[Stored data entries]
### src/rtl/cpu_lsu_pkg.sv
// Shared types and constants for the CPU load/store unit.
//   lsu_size_t     : access size encoding carried on req_size
//   lsu_state_t    : sequencing states of the unit
//   LSU_ADDR_LIMIT : first byte address beyond the data memory
package cpu_lsu_pkg;

    typedef enum logic [1:0] {
        SIZE_B = 2'd0,
        SIZE_H = 2'd1,
        SIZE_W = 2'd2,
        SIZE_X = 2'd3
    } lsu_size_t;

    typedef enum logic [1:0] {
        IDLE  = 2'd0,
        READ  = 2'd1,
        WRITE = 2'd2,
        RESP  = 2'd3
    } lsu_state_t;

    localparam logic [31:0] LSU_ADDR_LIMIT = 32'd4096;

endpackage

### src/rtl/cpu_load_store_unit_if.sv
// Bus bundle between the CPU core, the load/store unit and the data memory.
//   req_*  : request channel, core -> unit (valid/ready)
//   resp_* : response channel, unit -> core (valid/ready)
//   mem_*  : word-wide memory port; mem_rd is combinational from mem_addr
// Modports:
//   master : the environment (core plus data memory)
//   slave  : the load/store unit
interface cpu_load_store_unit_if #(
    parameter int MEM_AW = 10,
    parameter int DATA_W = 32
);
    logic              req_valid;
    logic              req_ready;
    logic              req_write;
    logic [1:0]        req_size;
    logic              req_unsigned;
    logic [31:0]       req_addr;
    logic [DATA_W-1:0] req_wdata;

    logic              resp_valid;
    logic              resp_ready;
    logic [DATA_W-1:0] resp_rdata;
    logic              resp_error;

    logic [MEM_AW-1:0] mem_addr;
    logic              mem_writeen;
    logic [DATA_W-1:0] mem_writeint;
    logic [DATA_W-1:0] mem_rd;

    modport master (
        output req_valid, req_write, req_size, req_unsigned, req_addr, req_wdata,
        output resp_ready, mem_rd,
        input  req_ready, resp_valid, resp_rdata, resp_error,
        input  mem_addr, mem_writeen, mem_writeint
    );

    modport slave (
        input  req_valid, req_write, req_size, req_unsigned, req_addr, req_wdata,
        input  resp_ready, mem_rd,
        output req_ready, resp_valid, resp_rdata, resp_error,
        output mem_addr, mem_writeen, mem_writeint
    );
endinterface
<file path="src/rtl/csa_pkg.sv">
// Shared types and default widths for the carry-save accumulator controller.
package csa_pkg;

  localparam int CSA_W_DEF     = 4;
  localparam int CSA_ACC_W_DEF = 6;

  typedef enum logic [1:0] {
    ST_IDLE    = 2'd0,
    ST_ACCUM   = 2'd1,
    ST_RESOLVE = 2'd2,
    ST_DONE    = 2'd3
  } csa_state_t;

endpackage

</file>
<file path="src/rtl/csa_row.sv">
// One 3:2 carry-save compression row: bitwise sum and majority, purely combinational.
module csa_row #(
  parameter int N = 6
) (
  input  logic [N-1:0] a,
  input  logic [N-1:0] b,
  input  logic [N-1:0] c,
  output logic [N-1:0] s,
  output logic [N-1:0] m
);

  assign s = a ^ b ^ c;
  assign m = (a & b) | (a & c) | (b & c);

endmodule

</file>
<file path="src/rtl/csa_accum_ctrl.sv">
// Carry-save accumulator with job sequencing and a single final carry-propagate add.
// Optional overflow flag and widened internal vectors enabled by CSA_ACCUM_OVF_EN.
//
// state   | meaning
// IDLE    | waiting for start; samples num_ops
// ACCUM   | accepting operands into the sum/carry vectors
// RESOLVE | one-cycle final add into the result register
// DONE    | result held until res_ready
module csa_accum_ctrl
  import csa_pkg::*;
#(
  parameter int W     = CSA_W_DEF,
  parameter int ACC_W = CSA_ACC_W_DEF
) (
  input  logic             clk,
  input  logic             rst,
  input  logic             start,
  input  logic [3:0]       num_ops,
  input  logic             op_valid,
  input  logic [W-1:0]     op_data,
  output logic             op_ready,
  output logic             res_valid,
  output logic [ACC_W-1:0] res_data,
  input  logic             res_ready,
  output logic             busy
`ifdef CSA_ACCUM_OVF_EN
  ,output logic            ovf
`endif
);

`ifdef CSA_ACCUM_OVF_EN
  localparam int INT_W = ACC_W + 4;
`else
  localparam int INT_W = ACC_W;
`endif

  csa_state_t       state_q, state_d;
  logic [3:0]       rem_q, rem_d;
  logic [INT_W-1:0] sum_q, sum_d;
  logic [INT_W-1:0] carry_q, carry_d;
  logic [ACC_W-1:0] res_q, res_d;

  logic [INT_W-1:0] x_ext;
  logic [INT_W-1:0] c_shift;
  logic [INT_W-1:0] row_s;
  logic [INT_W-1:0] row_m;
  logic [INT_W-1:0] total;
  logic             accept;

  assign x_ext   = INT_W'(op_data);
  assign c_shift = carry_q << 1;
  assign total   = sum_q + c_shift;
  assign accept  = (state_q == ST_ACCUM) && op_valid;

  csa_row #(.N(INT_W)) u_row (
    .a (sum_q),
    .b (c_shift),
    .c (x_ext),
    .s (row_s),
    .m (row_m)
  );

`ifdef CSA_ACCUM_OVF_EN
  logic ovf_q, ovf_d;
`endif

  always_comb begin
    state_d = state_q;
    rem_d   = rem_q;
    sum_d   = sum_q;
    carry_d = carry_q;
    res_d   = res_q;
`ifdef CSA_ACCUM_OVF_EN
    ovf_d   = ovf_q;
`endif
    case (state_q)
      ST_IDLE: begin
        if (start) begin
          sum_d   = '0;
          carry_d = '0;
          rem_d   = num_ops;
          state_d = (num_ops == 4'd0) ? ST_RESOLVE : ST_ACCUM;
        end
      end
      ST_ACCUM: begin
        if (accept) begin
          sum_d   = row_s;
          carry_d = row_m;
          rem_d   = rem_q - 4'd1;
          if (rem_q == 4'd1) state_d = ST_RESOLVE;
        end
      end
      ST_RESOLVE: begin
        res_d   = total[ACC_W-1:0];
`ifdef CSA_ACCUM_OVF_EN
        ovf_d   = |total[INT_W-1:ACC_W];
`endif
        state_d = ST_DONE;
      end
      ST_DONE: begin
        if (res_ready) state_d = ST_IDLE;
      end
      default: state_d = ST_IDLE;
    endcase
  end

  always_ff @(posedge clk) begin
    if (rst) begin
      state_q <= ST_IDLE;
      rem_q   <= '0;
      sum_q   <= '0;
      carry_q <= '0;
      res_q   <= '0;
    end else begin
      state_q <= state_d;
      rem_q   <= rem_d;
      sum_q   <= sum_d;
      carry_q <= carry_d;
      res_q   <= res_d;
    end
  end

`ifdef CSA_ACCUM_OVF_EN
  always_ff @(posedge clk) begin
    if (rst) ovf_q <= 1'b0;
    else     ovf_q <= ovf_d;
  end

  // Flag is only meaningful alongside a valid result.
  assign ovf = ovf_q && (state_q == ST_DONE);
`endif

  assign op_ready  = (state_q == ST_ACCUM);
  assign res_valid = (state_q == ST_DONE);
  assign res_data  = res_q;
  assign busy      = (state_q != ST_IDLE);

endmodule

</file>
## config.mk

```make
export PLATFORM = sky130hd
export DESIGN_NAME = cu_fsm_mc
export DESIGN_NICKNAME = d
export VERILOG_FILES = /design/src/rtl/cu_fsm_pkg.sv /design/src/rtl/irq_prio_enc.sv /design/src/rtl/cu_fsm_mc.sv
export SDC_FILE = /design/constraint.sdc
export NUM_CORES = 1
export LEC_CHECK = 0
export ABC_CLOCK_PERIOD_IN_PS = 1730
export BUFFER_PORTS_ARGS = -buffer_cell sky130_fd_sc_hd__buf_4
export CORE_MARGIN = 8
export CORE_UTILIZATION = 35
export CTS_BUF_LIST = sky130_fd_sc_hd__clkbuf_2
export DETAILED_ROUTE_END_ITERATION = 7
export SLEW_MARGIN = 20
export SYNTH_ARGS = -nofsm -noshare
export SYNTH_HDL_FRONTEND = slang
export SYNTH_SLANG_ARGS = --single-unit
```

## constraint.sdc

```tcl
create_clock -name clk -period 1.73 [get_ports clk]
set_input_delay 0 -clock clk [delete_from_list [all_inputs] [get_ports clk]]
set_output_delay 0 -clock clk [all_outputs]
set_load 0.005 [all_outputs]
```

## src/rtl/cu_fsm_pkg.sv

```systemverilog
// Shared types and constants for the multicycle control unit: state encoding,
// RV32I major opcodes, trap cause codes and an index-width helper.
package cu_fsm_pkg;

  typedef enum logic [2:0] {
    INIT  = 3'd0,
    FETCH = 3'd1,
    EXEC  = 3'd2,
    WB    = 3'd3,
    INTR  = 3'd4,
    TRAP  = 3'd5
  } state_t;

  localparam logic [6:0] OPC_LUI    = 7'b0110111;
  localparam logic [6:0] OPC_AUIPC  = 7'b0010111;
  localparam logic [6:0] OPC_JAL    = 7'b1101111;
  localparam logic [6:0] OPC_JALR   = 7'b1100111;
  localparam logic [6:0] OPC_BRANCH = 7'b1100011;
  localparam logic [6:0] OPC_LOAD   = 7'b0000011;
  localparam logic [6:0] OPC_STORE  = 7'b0100011;
  localparam logic [6:0] OPC_OP_IMM = 7'b0010011;
  localparam logic [6:0] OPC_OP     = 7'b0110011;
  localparam logic [6:0] OPC_SYSTEM = 7'b1110011;

  localparam logic [1:0] TC_NONE    = 2'b00;
  localparam logic [1:0] TC_ILLEGAL = 2'b01;
  localparam logic [1:0] TC_BUS     = 2'b10;

  // A single interrupt line still needs a 1-bit index port.
  function automatic int id_width(input int n);
    return (n > 1) ? $clog2(n) : 1;
  endfunction

endpackage

```

## src/rtl/irq_prio_enc.sv

```systemverilog
// Fixed-priority encoder: the lowest-index asserted request wins.
// Purely combinational, zero latency; no flow control.
module irq_prio_enc
  import cu_fsm_pkg::*;
#(
  parameter  int NUM_IRQ = 4,
  localparam int IDW     = id_width(NUM_IRQ)
) (
  input  logic [NUM_IRQ-1:0] req,
  output logic               any,
  output logic [IDW-1:0]     idx
);

  always_comb begin
    any = |req;
    idx = '0;
    for (int i = NUM_IRQ - 1; i >= 0; i--) begin
      if (req[i]) idx = IDW'(i);
    end
  end

endmodule

```

## src/rtl/cu_fsm_mc.sv

```systemverilog
// Multicycle control unit with memory wait states, interrupts and traps.
// Enables follow the current state and ready inputs in the same cycle; waits stall in place up to TIMEOUT.
module cu_fsm_mc
  import cu_fsm_pkg::*;
#(
  parameter  int NUM_IRQ = 4,
  parameter  int TIMEOUT = 15,
  localparam int IDW     = id_width(NUM_IRQ)
) (
  input  logic               clk,
  input  logic               RST,
  input  logic [6:0]         opcode,
  input  logic [2:0]         funct3,
  input  logic [NUM_IRQ-1:0] irq,
  input  logic [NUM_IRQ-1:0] irq_en,
  input  logic               mie,
  input  logic               imem_ready,
  input  logic               dmem_ready,
  output logic               PC_WE,
  output logic               RF_WE,
  output logic               memWE2,
  output logic               memRDEN1,
  output logic               memRDEN2,
  output logic               csr_WE,
  output logic               reset,
  output logic               int_taken,
  output logic               mret_exec,
  output logic [IDW-1:0]     int_id,
  output logic               trap_taken,
  output logic [1:0]         trap_cause
);

  localparam int CW = (TIMEOUT > 0) ? $clog2(TIMEOUT + 1) : 1;

  state_t         state;
  state_t         nxt;
  logic [CW-1:0]  wait_cnt;
  logic [IDW-1:0] int_id_q;
  logic [1:0]     trap_cause_q;
  logic [1:0]     cause_nxt;
  logic           waiting;
  logic           complete;
  logic           timed_out;
  logic           pend_any;
  logic [IDW-1:0] pend_idx;
  logic [NUM_IRQ-1:0] pend;

  assign pend      = irq & irq_en & {NUM_IRQ{mie}};
  assign timed_out = (TIMEOUT > 0) && (wait_cnt == CW'(TIMEOUT));

  irq_prio_enc #(.NUM_IRQ(NUM_IRQ)) u_prio (
    .req (pend),
    .any (pend_any),
    .idx (pend_idx)
  );

  always_comb begin
    nxt        = state;
    cause_nxt  = TC_NONE;
    waiting    = 1'b0;
    complete   = 1'b0;
    PC_WE      = 1'b0;
    RF_WE      = 1'b0;
    memWE2     = 1'b0;
    memRDEN1   = 1'b0;
    memRDEN2   = 1'b0;
    csr_WE     = 1'b0;
    reset      = 1'b0;
    int_taken  = 1'b0;
    mret_exec  = 1'b0;
    trap_taken = 1'b0;
    int_id     = '0;
    trap_cause = TC_NONE;

    case (state)
      INIT: begin
        reset = 1'b1;
        nxt   = FETCH;
      end

      FETCH: begin
        memRDEN1 = 1'b1;
        if (imem_ready) begin
          nxt = EXEC;
        end else if (timed_out) begin
          nxt       = TRAP;
          cause_nxt = TC_BUS;
        end else begin
          waiting = 1'b1;
        end
      end

      EXEC: begin
        case (opcode)
          OPC_OP, OPC_OP_IMM, OPC_LUI, OPC_AUIPC, OPC_JAL, OPC_JALR: begin
            RF_WE    = 1'b1;
            PC_WE    = 1'b1;
            complete = 1'b1;
          end
          OPC_BRANCH: begin
            PC_WE    = 1'b1;
            complete = 1'b1;
          end
          OPC_SYSTEM: begin
            PC_WE    = 1'b1;
            complete = 1'b1;
            if (funct3 == 3'b000) begin
              mret_exec = 1'b1;
            end else begin
              csr_WE = 1'b1;
              RF_WE  = 1'b1;
            end
          end
          OPC_LOAD: begin
            memRDEN2 = 1'b1;
            nxt      = WB;
          end
          OPC_STORE: begin
            memWE2 = 1'b1;
            if (dmem_ready) begin
              PC_WE    = 1'b1;
              complete = 1'b1;
            end else if (timed_out) begin
              nxt       = TRAP;
              cause_nxt = TC_BUS;
            end else begin
              waiting = 1'b1;
            end
          end
          default: begin
            nxt       = TRAP;
            cause_nxt = TC_ILLEGAL;
          end
        endcase
      end

      WB: begin
        memRDEN2 = 1'b1;
        if (dmem_ready) begin
          RF_WE    = 1'b1;
          PC_WE    = 1'b1;
          complete = 1'b1;
        end else if (timed_out) begin
          nxt       = TRAP;
          cause_nxt = TC_BUS;
        end else begin
          waiting = 1'b1;
        end
      end

      INTR: begin
        PC_WE     = 1'b1;
        int_taken = 1'b1;
        int_id    = int_id_q;
        nxt       = FETCH;
      end

      TRAP: begin
        PC_WE      = 1'b1;
        trap_taken = 1'b1;
        trap_cause = trap_cause_q;
        nxt        = FETCH;
      end

      default: nxt = INIT;
    endcase

    // Interrupts are only considered once the current instruction has retired.
    if (complete) nxt = pend_any ? INTR : FETCH;

    if (RST) begin
      PC_WE      = 1'b0;
      RF_WE      = 1'b0;
      memWE2     = 1'b0;
      memRDEN1   = 1'b0;
      memRDEN2   = 1'b0;
      csr_WE     = 1'b0;
      reset      = 1'b0;
      int_taken  = 1'b0;
      mret_exec  = 1'b0;
      trap_taken = 1'b0;
      int_id     = '0;
      trap_cause = TC_NONE;
    end
  end

  always_ff @(posedge clk) begin
    if (RST) begin
      state        <= INIT;
      wait_cnt     <= '0;
      int_id_q     <= '0;
      trap_cause_q <= TC_NONE;
    end else begin
      state <= nxt;
      // Any cycle that is not a stall ends the wait, which clears on every state entry.
      wait_cnt     <= waiting ? (wait_cnt + CW'(1)) : '0;
      trap_cause_q <= (nxt == TRAP) ? cause_nxt : TC_NONE;
      if (nxt == INTR && state != INTR) int_id_q <= pend_idx;
    end
  end

endmodule
```

==> reports/metrics.csv, run 1 <==
metric,value,unit
leak pwr,0.542,nW
DR pass1 iterations,4,
fin area,0.00132,mm²
ys flop type,dfxtp_1,
syn nets,147,
clock sink count,11,
Mapped Cells,120,
Synth Warn #,0,
Post-synth EDFFs,0,
first-pass GRT wire length,4690,µm
All-Layer GR Usage,12.6,%
H-tree depth,1,
Worst Setup Start Kind,flop,
number of max-cap violations,0,
"Clk Latency, worst-skew pair",0.27,ns
setup TNS,0,ns
syn_area_per_cell,7.87,µm²
FP Rows,19,
Crit Path Class,flop to flop,
CTS resizes,0,
adder-cell share of the synthesized area,5.30,%
post-synthesis mux area share,1.06,%
ant diodes,0,
gr ovfl total,0,
arrival time at the worst endpoint,1.75,ns
post-synthesis xor/xnor area fraction,0.927,%
Tightest Pin Transition,0.502,ns
register area share after synthesis,23.3,%
Layout Skew,0.00957,ns
Residual DRC,0,
fin. max-slew vios,0,
clk slew on worst S/H paths,0.12,ns
num ports,37,
most frequent cells in the layout,"buf_4 (42), nor3_1 (12), nor2_1 (12)",
power per cell area,464,mW/mm²
crit path max fanout,5,
"Cell Area, Placed",0.00129,mm²
Routed WL,2760,µm
P&R area growth vs syn,39.9,%
setup violators final,0,
vias in the first global route,1056,
Post-Synth Simple-Gate Area,40.4,%
fraction of layout cells with a size suffix above 1,34.5,%
initial core utilization,35.5,%
status,"finished, final reports clean",
dpl ws,0.173,ns
die width,68.0,µm
mapped cell area,945,µm²
die area,0.00462,mm²
Die Ht,68.0,µm
Num CTS Buffers,3,
Compound-Gate Fraction of Synth Area,25.8,%
max_slew headroom,66.1,%
#FFs+latches synth,11,
CTS tree,done,
initial antenna violation count,0,
routed len/inst,14.1,µm
Max clock buf depth,2,
final hold vios,0,
clock root cell,clkbuf_2,
final period utilization,90.5,%
GP Congestion,0.819,
Final WS setup,0.165,ns
post-CTS setup buffers,0,
Peak supply drop,346,µV
largest family of logic cells by synthesized area,simple AND/OR/NAND/NOR gates,
number of DRC markers in iteration 0,32,
"most common cell after layout, fill and taps aside",buf_4,
Core Area,0.00266,mm²
Min-Delay Path Class,primary input to flop,
Final HPWL DP,2320,µm
port bufs,36,
Peak Freq,639,MHz
ANT nets after route,0,
WP data required,1.91,ns
Setup crit end kind,flop,
Post-synth ARST share,0,%
Vias/cell,5.44,
RSZ-0062 raised after global routing,false,
Layout Nets,193,
DR vias,1067,
library cells used by synthesis,45,
largest net degree at the start of global routing,17,
Final min period,1.56,ns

* [To do]:
State how many lines in the records above contain the word "reports", giving only the number.

* [Reply to the task]:
2